‘When
I did pause, sometimes, to consider what I was doing on that field I could not
fail to feel the enormity of my act. The shining blade crashed down through the
centre of a city built up with skill and labour; the inhabitants were thrown
into confusion; then another flash and crash of the blade, and another, till
bits of the home were flying through the air … My power of destruction over
this ant-world was really prodigious, as if a giant with legs the height of
Snowdon and arms as long as the Sussex Downs were to throw London away in an
hour or so.’
There
then follows a little essay on the parallels that have been made between ants
and men – their rigid hierarchies, waging of wars, keeping of slaves etc. -
which concludes that these parallels are not, in fact, that useful:
‘Consciousness
is the miracle of man.

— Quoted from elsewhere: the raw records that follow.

`src/hdl/cdob_pkg.sv`:
```
// constants for the compatibility decode and ordering bridge
package cdob_pkg;

  localparam int unsigned ADDR_W     = 40;
  localparam int unsigned RANGES     = 4;
  localparam int unsigned SEQ_W      = 4;
  localparam int unsigned BUS_W      = 8;
  localparam int unsigned NP_MAX     = 4;
  localparam int unsigned NP_CNT_W   = 3;
  localparam int unsigned FLUSH_MAX  = 7;
  localparam int unsigned FLUSH_W    = 3;

  localparam logic [SEQ_W-1:0]    SEQ_LEGACY   = 4'h0;
  localparam logic [BUS_W-1:0]    CFG_BUS_ZERO = 8'h00;
  localparam logic                NOP_ISOC     = 1'b0;
  localparam logic [NP_CNT_W-1:0] NP_CNT_RST   = 3'h0;
  localparam logic [FLUSH_W-1:0]  FLUSH_RST    = 3'h0;
  localparam logic [FLUSH_W-1:0]  FLUSH_TOP    = 3'h7;
  localparam logic [NP_CNT_W-1:0] NP_TOP       = 3'h4;
  localparam logic [SEQ_W-1:0]    SEQ_RST      = 4'h0;

endpackage : cdob_pkg

```
`src/hdl/cdob_bridge.sv`:
```
// request routing, ordering and write-visibility logic of the bridge
`timescale 1ns/100ps
module cdob_bridge (
  // clock and reset
  input  wire logic                        clk,
  input  wire logic                        reset_n,
  // configuration
  input  wire logic                        ppw_all_mode,
  input  wire logic                        np_all_default,
  input  wire logic                        func_header,
  input  wire logic                        end_of_chain,
  input  wire logic [cdob_pkg::RANGES*cdob_pkg::ADDR_W-1:0] rng_base,
  input  wire logic [cdob_pkg::RANGES*cdob_pkg::ADDR_W-1:0] rng_limit,
  input  wire logic [cdob_pkg::RANGES-1:0] rng_en,
  input  wire logic [cdob_pkg::ADDR_W-1:0] leg_base,
  input  wire logic [cdob_pkg::ADDR_W-1:0] leg_limit,
  input  wire logic [cdob_pkg::ADDR_W-1:0] sec_base,
  input  wire logic [cdob_pkg::ADDR_W-1:0] sec_limit,
  // host request in
  input  wire logic                        hreq_valid,
  input  wire logic [cdob_pkg::ADDR_W-1:0] hreq_addr,
  input  wire logic                        hreq_posted,
  input  wire logic                        hreq_isoc,
  input  wire logic [cdob_pkg::SEQ_W-1:0]  hreq_seq,
  output logic                             hreq_ready,
  // downstream request out
  output logic                             dreq_valid,
  output logic [cdob_pkg::ADDR_W-1:0]      dreq_addr,
  output logic                             dreq_default_route,
  output logic                             dreq_posted,
  output logic                             dreq_isoc,
  output logic [cdob_pkg::SEQ_W-1:0]       dreq_seq_tag,
  // completion of a downstream nonposted request
  input  wire logic                        dcpl_valid,
  input  wire logic                        dcpl_legacy,
  // downstream response path
  input  wire logic                        drsp_valid,
  input  wire logic                        drsp_ppw,
  input  wire logic                        drsp_isoc,
  input  wire logic                        posted_stalled,
  output logic                             rsp_valid,
  output logic                             pass_posted_write_flag,
  output logic                             rsp_isoc,
  output logic                             rsp_overtake,
  // upstream peer requests
  input  wire logic                        p2p_valid,
  output logic                             p2p_ack,
  // buffer-release nop
  input  wire logic                        nop_req,
  output logic                             nop_valid,
  output logic                             nop_isoc,
  // primary side of the bridge
  input  wire logic                        pri_valid,
  input  wire logic [cdob_pkg::ADDR_W-1:0] pri_addr,
  input  wire logic                        pri_default_route,
  input  wire logic                        pri_nonposted,
  input  wire logic                        pri_isoc,
  input  wire logic                        pri_cfg,
  input  wire logic [cdob_pkg::BUS_W-1:0]  pri_cfg_bus,
  output logic                             pri_claim,
  output logic                             cpl_isoc,
  // secondary side of the bridge
  input  wire logic                        sec_valid,
  input  wire logic [cdob_pkg::ADDR_W-1:0] sec_addr,
  input  wire logic                        sec_posted,
  input  wire logic                        sec_isoc,
  input  wire logic                        sec_from_legacy,
  output logic                             sec_ready,
  output logic                             fwd_valid,
  output logic [cdob_pkg::ADDR_W-1:0]      fwd_addr,
  output logic                             fwd_posted,
  output logic                             fwd_isoc,
  // flush tracking
  output logic                             flush_valid,
  input  wire logic                        flush_rsp,
  output logic                             write_visible_out
);

  typedef struct packed {
    logic                        hreq_ready;
    logic                        dreq_valid;
    logic [cdob_pkg::ADDR_W-1:0] dreq_addr;
    logic                        dreq_dflt;
    logic                        dreq_posted;
    logic                        dreq_isoc;
    logic [cdob_pkg::SEQ_W-1:0]  dreq_seq;
    logic                        leg_out;
    logic [cdob_pkg::NP_CNT_W-1:0] np_cnt;
    logic                        rsp_valid;
    logic                        rsp_ppw;
    logic                        rsp_isoc;
    logic                        rsp_ovt;
    logic                        p2p_ack;
    logic                        nop_valid;
    logic                        nop_isoc;
    logic                        pri_claim;
    logic                        cpl_isoc;
    logic                        sec_ready;
    logic                        fwd_valid;
    logic [cdob_pkg::ADDR_W-1:0] fwd_addr;
    logic                        fwd_posted;
    logic                        fwd_isoc;
    logic                        flush_valid;
    logic [cdob_pkg::FLUSH_W-1:0] flush_cnt;
    logic                        wvis;
  } cdob_state_t;

  cdob_state_t st_q;
  cdob_state_t st_d;

  logic rst_s1_q;
  logic rst_n_q;
  logic pos_hit;
  logic leg_hit;
  logic sec_hit;
  logic take;
  logic tgt_leg;
  logic is_np;
  logic np_done;
  logic leg_done;
  logic fl_issue;

  // reset released through two flops; asserts at once
  always_ff @(posedge clk or negedge reset_n) begin
    if (!reset_n) begin
      rst_s1_q <= 1'b0;
      rst_n_q  <= 1'b0;
    end else begin
      rst_s1_q <= 1'b1;
      rst_n_q  <= rst_s1_q;
    end
  end

  cdob_range_match u_pos (
    .addr       (hreq_addr),
    .base_flat  (rng_base),
    .limit_flat (rng_limit),
    .en         (rng_en),
    .hit        (pos_hit)
  );

  // compat chain own range, also the legacy memory range
  assign leg_hit = hreq_addr >= leg_base && hreq_addr <= leg_limit;
  assign sec_hit = sec_addr >= sec_base && sec_addr <= sec_limit;

  // miss on every range goes default-routed
  assign tgt_leg = !(pos_hit || leg_hit) || leg_hit;
  assign take    = hreq_valid && st_q.hreq_ready;

  // nonposted channel for legacy-range requests, or with np_all_default for default-routed ones instead
  always_comb begin
    is_np = !hreq_posted;
    if (np_all_default && !(pos_hit || leg_hit))
      is_np = 1'b1;
    if (!np_all_default && leg_hit)
      is_np = 1'b1;
  end

  assign np_done  = dcpl_valid && !dcpl_legacy && st_q.np_cnt != '0;
  assign leg_done = dcpl_valid && dcpl_legacy && st_q.leg_out;
  assign fl_issue = sec_valid && st_q.sec_ready && sec_posted &&
                    sec_from_legacy &&
                    (func_header || !sec_hit);

  always_comb begin
    st_d = st_q;

    // host to chain request
    st_d.dreq_valid = take;
    if (take) begin
      st_d.dreq_addr = hreq_addr;
      // hits of positive ranges leave the flag clear
      st_d.dreq_dflt = !(pos_hit || leg_hit);
      st_d.dreq_posted = !is_np;
      st_d.dreq_isoc = hreq_isoc;
      st_d.dreq_seq  = hreq_seq;
      if (tgt_leg)
        st_d.dreq_seq = cdob_pkg::SEQ_LEGACY;
    end

    // outstanding accounting, legacy never mixed with others
    if (leg_done)
      st_d.leg_out = 1'b0;
    if (np_done)
      st_d.np_cnt = st_q.np_cnt - 1'b1;
    if (take && is_np && tgt_leg)
      st_d.leg_out = 1'b1;
    if (take && is_np && !tgt_leg)
      st_d.np_cnt = st_d.np_cnt + 1'b1;
    // held request other than a nonposted legacy one may join others
    // a nonposted legacy request only ever sees ready with nothing outstanding
    st_d.hreq_ready = !st_d.leg_out && st_d.np_cnt == '0 ||
                      !st_d.leg_out && !take &&
                      st_d.np_cnt != cdob_pkg::NP_TOP &&
                      hreq_valid && !(is_np && tgt_leg);

    // peer requests acknowledged regardless of legacy state
    st_d.p2p_ack = p2p_valid;

    // downstream responses
    st_d.rsp_valid = drsp_valid;
    // mode sets the flag on every response
    st_d.rsp_ppw  = drsp_ppw || ppw_all_mode;
    st_d.rsp_isoc = drsp_isoc;
    // flagged response overtakes stalled posted traffic
    st_d.rsp_ovt  = drsp_valid && (drsp_ppw || ppw_all_mode) &&
                    posted_stalled;

    st_d.nop_valid = nop_req;
    st_d.nop_isoc  = cdob_pkg::NOP_ISOC;

    // primary claim, no unit tag involved
    st_d.pri_claim = pri_valid &&
                     (pri_default_route || end_of_chain ||
                      // function header answers config bus zero
                      (func_header && pri_cfg &&
                       pri_cfg_bus == cdob_pkg::CFG_BUS_ZERO));
    // flagged nonposted request yields flagged response
    st_d.cpl_isoc = pri_valid && pri_nonposted && pri_isoc;

    st_d.fwd_valid = sec_valid && st_q.sec_ready &&
                     (func_header || !sec_hit);
    if (sec_valid && st_q.sec_ready) begin
      st_d.fwd_addr   = sec_addr;
      st_d.fwd_posted = sec_posted;
      st_d.fwd_isoc   = sec_isoc;
    end

    // flush after each forwarded legacy posted write
    st_d.flush_valid = fl_issue;
    // counter; issue and response together cancel
    // a stray answer with nothing outstanding must not swallow an issue
    if (fl_issue && !(flush_rsp && st_q.flush_cnt != '0))
      st_d.flush_cnt = st_q.flush_cnt + 1'b1;
    else if (!fl_issue && flush_rsp && st_q.flush_cnt != '0)
      st_d.flush_cnt = st_q.flush_cnt - 1'b1;
    // stall the secondary side before the counter could wrap
    st_d.sec_ready = st_d.flush_cnt < cdob_pkg::FLUSH_TOP - 1'b1;
    // visible only with no flush outstanding
    st_d.wvis = st_d.flush_cnt == '0 && !fl_issue;
  end

  always_ff @(posedge clk or negedge rst_n_q) begin
    if (!rst_n_q) begin
      st_q           <= '0;
      st_q.np_cnt    <= cdob_pkg::NP_CNT_RST;
      st_q.flush_cnt <= cdob_pkg::FLUSH_RST;
      st_q.dreq_seq  <= cdob_pkg::SEQ_RST;
      st_q.hreq_ready <= 1'b1;
      st_q.sec_ready <= 1'b1;
      st_q.wvis      <= 1'b1;
    end else begin
      st_q <= st_d;
    end
  end

  assign hreq_ready             = st_q.hreq_ready;
  assign dreq_valid             = st_q.dreq_valid;
  assign dreq_addr              = st_q.dreq_addr;
  assign dreq_default_route     = st_q.dreq_dflt;
  assign dreq_posted            = st_q.dreq_posted;
  assign dreq_isoc              = st_q.dreq_isoc;
  assign dreq_seq_tag           = st_q.dreq_seq;
  assign rsp_valid              = st_q.rsp_valid;
  assign pass_posted_write_flag = st_q.rsp_ppw;
  assign rsp_isoc               = st_q.rsp_isoc;
  assign rsp_overtake           = st_q.rsp_ovt;
  assign p2p_ack                = st_q.p2p_ack;
  assign nop_valid              = st_q.nop_valid;
  // zero flag on nops, registered like every output
  assign nop_isoc               = st_q.nop_isoc;
  assign pri_claim              = st_q.pri_claim;
  assign cpl_isoc               = st_q.cpl_isoc;
  assign sec_ready              = st_q.sec_ready;
  assign fwd_valid              = st_q.fwd_valid;
  assign fwd_addr               = st_q.fwd_addr;
  assign fwd_posted             = st_q.fwd_posted;
  assign fwd_isoc               = st_q.fwd_isoc;
  assign flush_valid            = st_q.flush_valid;
  assign write_visible_out      = st_q.wvis;
endmodule : cdob_bridge

```
`src/hdl/cdob_range_match.sv`:
```
// positive-decode range comparator bank
`timescale 1ns/100ps
module cdob_range_match #(
  parameter int unsigned N = cdob_pkg::RANGES,
  parameter int unsigned W = cdob_pkg::ADDR_W
) (
  // address under test
  input  wire logic [W-1:0]   addr,
  // range table, entry i in slice i
  input  wire logic [N*W-1:0] base_flat,
  input  wire logic [N*W-1:0] limit_flat,
  input  wire logic [N-1:0]   en,
  // result
  output logic                hit
);
  logic [N-1:0] hits;

  genvar gi;
  generate
    for (gi = 0; gi < N; gi++) begin : g_rng
      // limits are inclusive
      assign hits[gi] = en[gi] &&
                        addr >= base_flat[gi*W +: W] &&
                        addr <= limit_flat[gi*W +: W];
    end
  endgenerate

  assign hit = |hits;

endmodule : cdob_range_match

```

That is his whole significance, and the meaning of his
imperfection, and his promise. Because it has broken in, because he does not
possess it, then it will evolve in him as it has already done, it will go on
evolving; this burden of apartness and semi-understanding which he often feels
too heavy to bear, will be lifted; he will attain a higher state of consciousness
and enter again into the unity that he has lost. He should not turn to the
animals for directions. He should not go to the ant. He should fix his gaze
steadily upon this human gift that makes him unique, and see in it, and the
evolution of it, the key to all his set-backs and the meaning of all his
suffering.’
But my favourite insect-contemplation piece is
probably Virginia Woolf’s ‘The death of the moth’. One day in 1941, while she
was reading in her study, Woolf spotted a moth fluttering frantically against a
window pane, putting its body and soul into the effort and eventually dying of
exhaustion.
‘Watching him, it seemed as if a fibre, very thin but pure, of the enormous
energy of the world had been thrust into his frail and diminutive body,’ she
wrote. ‘It was as if someone had taken a tiny bead of
pure life, and decking it as lightly as possible with down and feathers, had
set it dancing and zig-zagging to show us the true nature of life … One's
sympathies, of course, were all on the side of life. Also, when there was
nobody to care or to know, this gigantic effort on the part of an insignificant
little moth, against a power of such magnitude, to retain what no one else
valued or desired to keep, moved one strangely.’
Woolf’s
essay is a lovely meditation on the fragility of
existence and the way that life counts for nothing but itself. But I have
always wondered why she didn’t just open the window and let the moth out.